# Piano Performance Evaluation - 3-Way Model Comparison (Thunder Compute)

Trains 3 models to prove multi-modal fusion advantage:
1. Audio-Only (MERT only)
2. MIDI-Only (MIDIBert only)
3. Fusion (MERT + MIDIBert)

**Dimensions**: 6 technical (note_accuracy, rhythmic_precision, tone_quality, dynamics_control, articulation, pedaling)
**Sample size**: 114,246 training samples (full dataset)
**Expected time**: 3-4 hours training + 10-15 min setup
**Goal**: Identify which dimensions are learnable to guide expert annotation strategy

In [None]:
import torch
print(torch.cuda.is_available())

In [None]:
%pip install -q huggingface_hub

import os
os.environ.pop("HF_TOKEN", None)
os.environ.pop("HUGGINGFACEHUB_API_TOKEN", None)

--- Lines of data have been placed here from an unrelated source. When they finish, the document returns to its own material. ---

This design comes from an exercise in tuning for small area on the open sky130 flow, not from production work.
The RTL was checked by simulation tests, not by an equivalence proof against the original design. The clock port is modelled as an ideal driver; clocking choices that lean on that would not hold on a real chip.

## key_schedule
module key_schedule
(
  input  logic         clk_in,
  input  logic         rst_in,
  input  logic         start_in,
  input  logic [127:0] key_in,
  output logic         busy_out,
  output logic         rk_valid_out,
  input  logic         rk_ready_in,
  output logic [3:0]   rk_round_out,
  output logic [127:0] rk_out,
  output logic         done_out,
  input  logic [3:0]   rd_addr_in,
  output logic [127:0] rd_data_out
);
Size in the first run: roughly 3200 cells after synthesis, about 1500 flip-flops, ~400 I/O pins.
clock: 6.5 ns
lec_check: 0
cap_margin: 20
core_margin: 2
core_utilization: 65
gpl_timing_driven: 0
slew_margin: 20
synth_hierarchical: 1
synth_minimum_keep_size: 0
standard.sh (not shown) runs the stock make flow with config.mk's settings and CLKGATE_MAP_FILE= SYNTH_SCRIPT=/design/flow/synth_recipe.tcl, a recipe that flattens the netlist after the stock synthesis.
==> flow/flow/run.sh <==
#!/bin/bash
# The standard layout (standard.sh), with two changes:
#  - port buffers are sky130_fd_sc_hd__buf_1 (the standard flow picks a larger
#    delay cell); every input and output port still gets its buffer;
#  - CTS uses clkbuf_16 with sink clusters of up to 32 registers and inserts no
#    dummy loads.
# ORFS writes each step's full log under orfs/logs/; make's own output goes to
# flow.log here.
set -uo pipefail
export BUFFER_PORTS_ARGS="-buffer_cell sky130_fd_sc_hd__buf_1"
export CTS_ARGS="-sink_clustering_enable -repair_clock_nets -dont_use_dummy_load -buf_list sky130_fd_sc_hd__clkbuf_16 -sink_clustering_size 32 -sink_clustering_max_diameter 80"
bash standard.sh > flow.log 2>&1
Rerun with:
GPL_TIMING_DRIVEN = not set   (was 0)
PLACE_DENSITY = 0.8   (was not set)
Flip-flop and latch count is unchanged.
Worst setup slack improved by 0.064 ns.
Global-route usage fell by 0.70 points.
Register-to-register slack improved by 0.06 ns.
Rerun with:
==> flow/run.sh (new file) <==
#!/bin/bash
# synth_recipe.tcl (not shown) runs the flow's synth.tcl, then flattens the netlist and writes it again
# the make line also repeats each setting of config.mk as NAME=value (left out here)
make -C /OpenROAD-flow-scripts/flow DESIGN_CONFIG=/design/flow/config.mk WORK_HOME=/design/flow/orfs CLKGATE_MAP_FILE= SYNTH_SCRIPT=/design/flow/synth_recipe.tcl finish
CORE_UTILIZATION = 40   (was 65)
CTS_BUF_LIST = sky130_fd_sc_hd__clkbuf_8   (was not set)
CTS_CLUSTER_DIAMETER = 50   (was not set)
CTS_CLUSTER_SIZE = 20   (was not set)
PLACE_DENSITY = not set   (was 0.8)
removed: flow/flow/run.sh
removed: flow/standard.sh
The new run completed with no timing, DRC or antenna violations.
Via count hardly moves.
Non-clock buffer count goes up by 49.
Cell area grows by 8.8%.
Maximum frequency grows by 0.55%.
Register-to-register slack gets better by 0.03 ns.
Rerun with:
==> flow/flow/run.sh (new file) <==
#!/bin/bash
# The standard layout (standard.sh), with two changes:
#  - port buffers are sky130_fd_sc_hd__buf_1 (the standard flow picks a larger
#    delay cell); every input and output port still gets its buffer;
#  - CTS uses clkbuf_16 with sink clusters of up to 32 registers and inserts no
#    dummy loads.
# ORFS writes each step's full log under orfs/logs/; make's own output goes to
# flow.log here.
set -uo pipefail
export BUFFER_PORTS_ARGS="-buffer_cell sky130_fd_sc_hd__buf_1"
export CTS_ARGS="-sink_clustering_enable -repair_clock_nets -dont_use_dummy_load -buf_list sky130_fd_sc_hd__clkbuf_16 -sink_clustering_size 32 -sink_clustering_max_diameter 80"
bash standard.sh > flow.log 2>&1
==> flow/standard.sh (new file) <==
#!/bin/bash
# synth_recipe.tcl (not shown) runs the flow's synth.tcl, then flattens the netlist and writes it again
# the make line also repeats each setting of config.mk as NAME=value (left out here)
make -C /OpenROAD-flow-scripts/flow DESIGN_CONFIG=/design/flow/config.mk WORK_HOME=/design/flow/orfs CLKGATE_MAP_FILE= SYNTH_SCRIPT=/design/flow/synth_recipe.tcl "${@:-finish}"
CORE_UTILIZATION = 70   (was 40)
CTS_BUF_LIST = not set   (was sky130_fd_sc_hd__clkbuf_8)
CTS_CLUSTER_DIAMETER = not set   (was 50)
CTS_CLUSTER_SIZE = not set   (was 20)
removed: flow/run.sh
Count of clock-buffer cells in the layout goes down by 87.
Synthesized cell count is unchanged.
Register-to-register slack degrades by 0.17 ns.
Routed wire length came out lower by 9.1%.
Worst hold slack is better by 0.075 ns.
Global-route usage rose by 14 points.
Die area drops by about 40%.
Area after synthesis stays the same.
Rerun with:
--- a/flow/flow/run.sh
+++ b/flow/flow/run.sh
@@ -5 +5 @@
-#  - CTS uses clkbuf_16 with sink clusters of up to 32 registers and inserts no
+#  - CTS uses clkbuf_16 with sink clusters of up to 28 registers and inserts no
@@ -11 +11 @@
-export CTS_ARGS="-sink_clustering_enable -repair_clock_nets -dont_use_dummy_load -buf_list sky130_fd_sc_hd__clkbuf_16 -sink_clustering_size 32 -sink_clustering_max_diameter 80"
+export CTS_ARGS="-sink_clustering_enable -repair_clock_nets -dont_use_dummy_load -buf_list sky130_fd_sc_hd__clkbuf_16 -sink_clustering_size 28 -sink_clustering_max_diameter 70"
CORE_UTILIZATION = 40   (was 70)
What happened: Synthesized cell count is unchanged. Setup slack improves by 0.22 ns. Global-route usage goes down by 15 points. Hold slack improves by 0.0095 ns. First-iteration DRC count goes down by about a fifth. Die area goes up by well over a third. Utilization goes down by 32 points.

static timing again, ports no longer ideal:
How much do the figures lean on ideal ports? The routed layouts below were timed once more, with nothing changed but the port constraints.
Step 1 (the two cells are an assumption about what drives the block):
set clk [get_ports {clk_in}]
set_driving_cell -lib_cell sky130_fd_sc_hd__clkbuf_16 $clk
set_driving_cell -lib_cell sky130_fd_sc_hd__buf_2 [delete_from_list [all_inputs] $clk]
Step 2 moves the port delays by t, midway between the first and last clock arrival at a register: inputs arrive t later, outputs are due t later. That takes back most of the time a late clock gives input paths.
Three values: ideal, step 1, step 2; two values: the first two.
| run | shift t [ns] | slack for setup (ns) | pins driven straight from the clock port |
|---|---|---|---|
| the first run | 0.752 | 0.278 / 0.278 / 0.278 | 1 |
| the second run | 0.728 | 0.342 / 0.342 / 0.342 | 1 |
| the third run | 0.986 | 0.376 / 0.376 / 0.376 | 1 |
| the fourth run | 0.728 | 0.205 / 0.205 / 0.205 | 1 |
| the fifth run | 0.784 | 0.429 / 0.429 / 0.429 | 1 |
After both steps every run listed still meets setup and hold.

from huggingface_hub import login, HfApi

try:
    import getpass as gp
    raw = gp.getpass("Paste your Hugging Face token (input hidden): ")
    token = raw.decode() if isinstance(raw, (bytes, bytearray)) else raw
    if not isinstance(token, str):
        raise TypeError(f"Unexpected token type: {type(token).__name__}")
    token = token.strip()
    if not token:
        raise ValueError("Empty token provided")
    login(token=token, add_to_git_credential=False)
    who = HfApi().whoami(token=token)
    print(f"✓ Logged in as: {who.get('name') or who.get('email') or 'OK'}")
except Exception as e:
    print(f"[HF Login] getpass flow failed: {e}")
    print("Falling back to interactive login widget...")
    login()
    try:
        who = HfApi().whoami()
        print(f"✓ Logged in as: {who.get('name') or who.get('email') or 'OK'}")
    except Exception as e2:
        print(f"[HF Login] Verification skipped: {e2}")

In [None]:
import os

print("Installing rclone if needed...")
!curl -fsSL https://rclone.org/install.sh | sudo bash 2>&1 | grep -E "(successfully|already)" || echo "rclone installation status unknown"

print("\n" + "="*70)
print("COPYING CHECKPOINTS FROM GOOGLE DRIVE")
print("="*70)

# Local checkpoint directory
CHECKPOINT_ROOT = '/tmp/crescendai_checkpoints'
os.makedirs(CHECKPOINT_ROOT, exist_ok=True)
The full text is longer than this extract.